Given the high opportunity cost of teaching cataract surgery in the operating room, it is necessary to develop other ways that residents can gain practice with the procedure outside of the operating room. For instance, virtual reality simulation training has been shown to decrease operative times in learners. Third-year residents learning phacoemulsification who underwent mandatory virtual cataract surgery simulator surgical training in their second year of residency before starting intraocular surgeries had significantly decreased operative times compared to non-simulator trained peers.14 In addition, virtual reality simulation training has been shown to decrease the errors that learners make while performing cataract surgery. Residents who were trained to perform scleral tunnel construction using a simulation-based curriculum performed fewer errors in their first twenty attempts at tunnel construction compared to those trained with a conventional institution-specific curriculum.15 Prior research shows resident surgeons take longer to learn and perform a subset of steps in cataract surgery.16 Targeted training to competence with different steps in the procedure, either through simulation or feedback could lead to development of novel and optimized training curricula.

In addition, other ways to compensate and motivate educators are needed. The development of an academic RVU system has previously been described in radiology to assess productivity in various academic activities including teaching.17 When educational value units were integrated with incentives in an academic emergency medicine department, there were significant increases in faculty educational contributions.18 The educational value unit has also been used as a metric to distribute university funds to support faculty efforts in education.19 In a busy academic environment where faculty have clinical and research responsibilities in addition to teaching responsibilities, it is important to continue promoting education. In fact, there are other aspects of opportunity cost for the attending surgeon, including time that could have been used to conduct research and emotional trauma from dealing with possible resident complications.

Finally, there were fewer cases in 2020 due to the impact of COVID-19 on surgical volume. Within ophthalmology, an international survey found that the vast majority of residents reported a >75% decrease of surgical activity during the pandemic.20 Decreased surgical volume has also been reported in numerous other surgical sub-specialties due to COVID-19.21

Our dataset was retrospectively captured, which may have introduced coding or data entry errors. We did not analyze the level of training of the resident surgeon and the extent of their involvement in each procedure, ie, what steps the resident surgeon performed. The analysis did not consider other opportunity costs, such as managing complications of residents’ surgeries. Our study was limited to data at a single eye institution, which may limit generalizability. There were fewer cases in 2020 due to the impact of COVID-19 on surgical volume.
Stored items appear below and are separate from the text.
File: config.mk
export PLATFORM = sky130hd
export DESIGN_NAME = wste_front
export DESIGN_NICKNAME = d
export VERILOG_FILES = /design/src/design/wste_pkg.sv /design/src/design/wste_front.sv
export SDC_FILE = /design/constraint.sdc
export NUM_CORES = 1
export LEC_CHECK = 0
export BUFFER_PORTS_ARGS = -buffer_cell sky130_fd_sc_hd__buf_2
export CAP_MARGIN = 20
export CORE_ASPECT_RATIO = 0.8
export CORE_MARGIN = 2
export CORE_UTILIZATION = 48
export DETAILED_ROUTE_END_ITERATION = 10
export GPL_ROUTABILITY_DRIVEN = 1
export PLACE_DENSITY = 0.89
export SLEW_MARGIN = 25
export SYNTH_ARGS = -nofsm -noshare
export SYNTH_HDL_FRONTEND = slang
export SYNTH_SLANG_ARGS = --single-unit
File: constraint.sdc
create_clock -name vclk -period 15.6
set_clock_uncertainty 0.2 [all_clocks]
set_input_delay 0.78 -clock vclk [all_inputs]
set_output_delay 0.78 -clock vclk [all_outputs]
set_load 0.02 [all_outputs]
File: src/design/wste_pkg.sv
`timescale 1ns / 1ps
// ----------------------------------------------------------------------------
// wste_pkg
// Shared types and constants of the weighted sampling tree engine.
// ----------------------------------------------------------------------------
package wste_pkg;

  localparam int WB        = 32;          // weight width
  localparam int TREES     = 26;
  localparam int LEAVES    = 729;
  localparam int RADIX     = 9;
  localparam int SUMS      = RADIX - 1;   // left sums per node
  localparam int LEVELS    = 3;           // internal levels
  localparam int INTERNAL  = 91;          // internal nodes per tree
  localparam int ROWS      = TREES * INTERNAL;
  localparam int AW        = $clog2(ROWS);

  typedef enum logic [1:0] {
    CMD_ADD       = 2'd0,
    CMD_SUB       = 2'd1,
    CMD_SAMPLE    = 2'd2,
    CMD_SAMPLE_RM = 2'd3
  } cmd_t;

  localparam logic [1:0] STAT_OK    = 2'd0;
  localparam logic [1:0] STAT_EMPTY = 2'd1;
  localparam logic [1:0] STAT_RANGE = 2'd2;

  typedef enum logic [1:0] {
    ST_IDLE,
    ST_RD,
    ST_EX
  } bstate_t;

  typedef logic [SUMS-1:0][WB-1:0] row_t;
  typedef logic [LEVELS-1:0][3:0]  digits_t;   // [0] is the root's child

  typedef struct packed {
    cmd_t             cmd;
    logic             tree_ok;
    logic             leaf_ok;
    logic [4:0]       tree;
    logic [AW-1:0]    base;
    digits_t          dig;
    logic [WB-1:0]    delta;
    logic [WB-1:0]    query;
  } qent_t;

endpackage

File: src/design/wste_front.sv
`timescale 1ns / 1ps
// ----------------------------------------------------------------------------
// wste_front
// Classifies an incoming item: range checks, leaf path digits, row base.
// ----------------------------------------------------------------------------
module wste_front (
  input  logic [1:0]           cmd,
  input  logic [4:0]           tree_select,
  input  logic [9:0]           leaf,
  input  logic [31:0]          delta,
  input  logic [31:0]          query,
  output wste_pkg::qent_t      ent
);
  import wste_pkg::*;

  logic [3:0] d2, d1, d0;
  logic [9:0] r1;

  always_comb begin
    d2 = '0;
    for (int k = 1; k < RADIX; k++) begin
      d2 = d2 + 4'(leaf >= 10'(k * RADIX * RADIX));
    end
    r1 = leaf - 10'(d2) * 10'(RADIX * RADIX);
    d1 = '0;
    for (int k = 1; k < RADIX; k++) begin
      d1 = d1 + 4'(r1 >= 10'(k * RADIX));
    end
    d0 = 4'(r1 - 10'(d1) * 10'(RADIX));

    ent.cmd     = cmd_t'(cmd);
    ent.tree_ok = tree_select < 5'(TREES);
    ent.leaf_ok = leaf < 10'(LEAVES);
    ent.tree    = tree_select;
    ent.base    = AW'(tree_select) * AW'(INTERNAL);
    ent.dig     = {d0, d1, d2};
    ent.delta   = delta;
    ent.query   = query;
  end

endmodule

* Word-level counts from Yosys, hierarchy flattened
Cells that the tools add are included.
Operators by class: multipliers 3, $add $sub $neg 16, $lt $le $gt $ge 18
Operator list (number):
- 10-bit by 6-bit >= comparator with 1-bit output (second input constant) | 4
- 4-bit by 1-bit adder with 4-bit output | 8
- 10-bit by 9-bit >= comparator with 1-bit output (second input constant) | 3
- 10-bit >= comparator (second input constant) | 2
- 10-bit by 5-bit >= comparator with 1-bit output (second input constant) | 2
- 10-bit by 7-bit >= comparator with 1-bit output (second input constant) | 2
- 10-bit by 8-bit >= comparator with 1-bit output (second input constant) | 2
- 5-bit by 7-bit multiplier with 12-bit output (second input constant) | 1
- 10-bit by 4-bit >= comparator with 1-bit output (second input constant) | 1
- 10-bit < comparator (second input constant) | 1
- 4-bit by 7-bit multiplier with 10-bit output (second input constant) | 1
- 10-bit subtractor | 1
- 3-bit by 1-bit adder with 4-bit output | 2
- 2-bit by 1-bit adder with 3-bit output | 2
- 5-bit < comparator (second input constant) | 1
- 1-bit by 1-bit adder with 2-bit output | 2
- 4-bit by 4-bit multiplier with 4-bit output (second input constant) | 1
- 4-bit subtractor | 1
Storage, ports and cells: input bits 81, word-level logic and storage cells 37, output and inout port bits 97, bits in registers 0

* Logic depth before layout (Yosys ltp)
Gate-level depths: netlist (run 1).
depth in word-level cells 20, mapped depth 37, depth with buffers taken out 36

* Worst setup path after synthesis (run 1)
Ideal clock, no wire load.
kind input to output, start point input port leaf[2], end point output port ent[75] in the netlist's numbering, cell stages on the path 36, data required time 14.620 ns, arrival time 9.972 ns, path slack 4.648 ns, path buffers 1, cell sequence clkbuf_1 > o41ai_1 > a21oi_1 > nor4_1 > fa_1 > inv_1 > fa_1 > inv_1 > fa_1 > inv_1 > ha_1 > inv_1 > fa_1 > inv_1 > ha_1 > fa_1 > inv_1 > ha_1 > nand2_1 > nor2_1 > a221oi_2 > xnor2_1 > nor4_4 > nand3_1 > fa_1 > fa_1 > fa_1 > ha_1 > inv_1 > fa_1 > fa_1 > ha_1 > a21o_1 > a21oi_1 > xnor2_1 > xor2_1
RTL lines:
- start: declaration | line wste_front.sv:9 | input logic [9:0] leaf,
- end: declaration | line wste_front.sv:12 | output wste_pkg::qent_t ent

==> summary.md, run 1 <==
| Metric | Value |
|---|---|
| Crit path top cell by count | `fa_1` |
| Seq/Total Area, Yosys | `0` |
| Vias in the first global route | `2057` |
| Drt first pass iters | `4` |
| GRT Resource Usage Total | `0.170` |
| Via count | `2067` |
| FP Rows | `24` |
| CP required | `14.62 ns` |
| Yosys top cell by area | `ha_1` |
| Wirelength per Cell | `14.3 um` |
| Iter 0 DRT Violations | `87` |
| Remaining global-route overflow | `0` |
| Synth unique cells | `40` |
| Post-synth top area share | `0.226` |
| Reg area | `0 um^2` |
| Setup crit start kind | `input port` |
| Post-layout min period | `11.39 ns` |
| IO buf count | `46` |
| Global-route wire length before repair | `8890 um` |
| Share of layout cells above drive strength 1 | `0.175` |
| Slowest CP cell | `fa_1` |
| Post-synth net total | `481` |
| Relative slew slack | `0.492` |
| Initial antenna violation count | `0` |
| Die ar. | `6160 um^2` |
| DR vias/cell | `5.54` |
| Fmax achieved | `0.0878 GHz` |
| Core area | `5410 um^2` |
| Hold depth | `0` |
| Status | `finished, final reports clean` |
| Placer Congestion | `0.898` |
| RSZ-0062 raised after global routing | `false` |
| Final WL | `5340 um` |
| Postcts setup bufs | `0` |
| Seq cells | `0` |
| Mean Syn Cell Area | `7.94 um^2` |
| CP max stage delay | `0.55 ns` |
| Final period util | `0.730` |
| # IOs | `178` |
| # hold bufs at CTS | `0` |
| Post-route antenna net violation count | `0` |
| PostCTS Resize Cnt | `0` |
| ANT cells | `0` |
| Worst min-delay path class | `input port to primary output` |
| Critical Path Sink | `ent[75]` |
| Post-synthesis cell count | `335` |
| Mapped cell area | `2660 um^2` |
| Fin Setup TNS | `0 ns` |
| Max-cap viol count | `0` |
| Initial core utilization | `0.492` |
| Largest net degree at the start of global routing | `12` |
| Die H | `70.6 um` |
| Synth Warn # | `0` |
| Max FO, Critical Path | `11` |
| CLK BUF | `0` |
| Design Area, Final | `2430 um^2` |
| CP Capture Type | `primary output` |
| Count of final hold-check violations | `0` |
| Critical Path AT | `10.41 ns` |
| Die width | `87.3 um` |
| Pins Over Slew Limit | `0` |
| Worst-Margin Slew | `0.757 ns` |
| Post-DP HPWL | `4690 um` |
| Setup Crit Path Kind | `input port to primary output` |
| Placed cell area | `2430 um^2` |
| Drt drc | `0` |
| Final nets | `456` |
| Synth top area cells | `ha_1, buf_4, fa_1` |
| Final setup viols | `0` |
| Crit path launch | `leaf[2]` |
| Area Overhead vs Synth | `-8.74%` |
==> logic make-up after synthesis <==
family	Yosys count	share of synthesized area
simple gates	47	0.0959
buf+inv	131	0.286
fa+ha+maj	65	0.354
xor+xnor	31	0.105
compound gates	61	0.159
==> per-layer routing <==
| layer | track usage | wire length [um] | vias to the layer above |
|---|---|---|---|
| met3 | 0.0245 | 443 | 26 |
| li1 | - | - | 996 |
| met5 | 0 | 0 | - |
| met4 | 0.0547 | 149 | 0 |
| met2 | 0.294 | 2460 | 88 |
| met1 | 0.217 | 2290 | 957 |
==> worst max-delay path, delay by kind of cell <==
kind,cells,cell delay [ns]
xor gates and xnor gates,5,1.00
adders and majority gates,14,5.48
buffers and inverters,8,0.78
and+or+nand+nor,4,0.97
AOI/OAI and AO/OA,6,1.42
==> stage by stage <==
stage	setup WS [ns]	hold WS [ns]	instances	util
after global routing	3.48	1.36	373	0.449
after CTS	4.21	1.36	373	0.449
after global placement	4.50	1.36	373	0.449
after floorplan	4.65	1.47	335	-
final	4.21	1.36	373	0.449
after detailed placement	4.24	1.36	373	0.449
==> synth_stat cells <==
cell type / instances
clkbuf_1: 1
and2_4: 1
nor2_1: 9
nand2_2: 1
nor4_1: 2
a211oi_1: 2
nor3_1: 4
o31ai_1: 1
a221oi_4: 1
o21a_1: 2
o311ai_0: 2
o41ai_1: 5
buf_4: 72
nand2_1: 11
and2_1: 1
fa_1: 17
ha_1: 48
a211o_1: 1
nand4_1: 1
a21o_1: 5
xor2_2: 1
nor2b_1: 3
nand4b_1: 1
o31ai_2: 1
a221oi_2: 1
a22oi_1: 1
a31oi_1: 2
inv_1: 58
a41oi_1: 1
a2111o_1: 2
xnor2_1: 23
nand3_1: 9
xor2_1: 7
or3_1: 1
o21ai_0: 13
nand2b_4: 1
nand2b_1: 1
a221oi_1: 1
nor4_4: 1
a21oi_1: 20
Both attending cases with and without resident involved decreased that year, limiting the number of cases for our analysis.

Conclusion

Teaching cataract surgery in the operating room is associated with a considerable opportunity cost for attending surgeons. Our findings emphasize the need for novel approaches to resident training to optimize costs and provide a metric to evaluate their effectiveness. Future studies may also estimate the opportunity cost to attending surgeons of teaching residents other types of ophthalmic surgery in the operating room.

Acknowledgments

We would like to acknowledge Jing Tian from the Wilmer Biostatistics Core for her assistance with statistical analyses.

Funding

This study was supported by grant P30EY01765 (Wilmer Biostatistics Core Grant) from the National Eye Institute, Bethesda, Maryland. Drs. Sikder and Vedula are supported by the National Eye Institute of the National Institutes of Health under award number 1R01EY033065. The content is solely the responsibility of the authors and does not necessarily represent the official views of the National Institutes of Health.

Disclosure

The authors report no conflicts of interest in this work.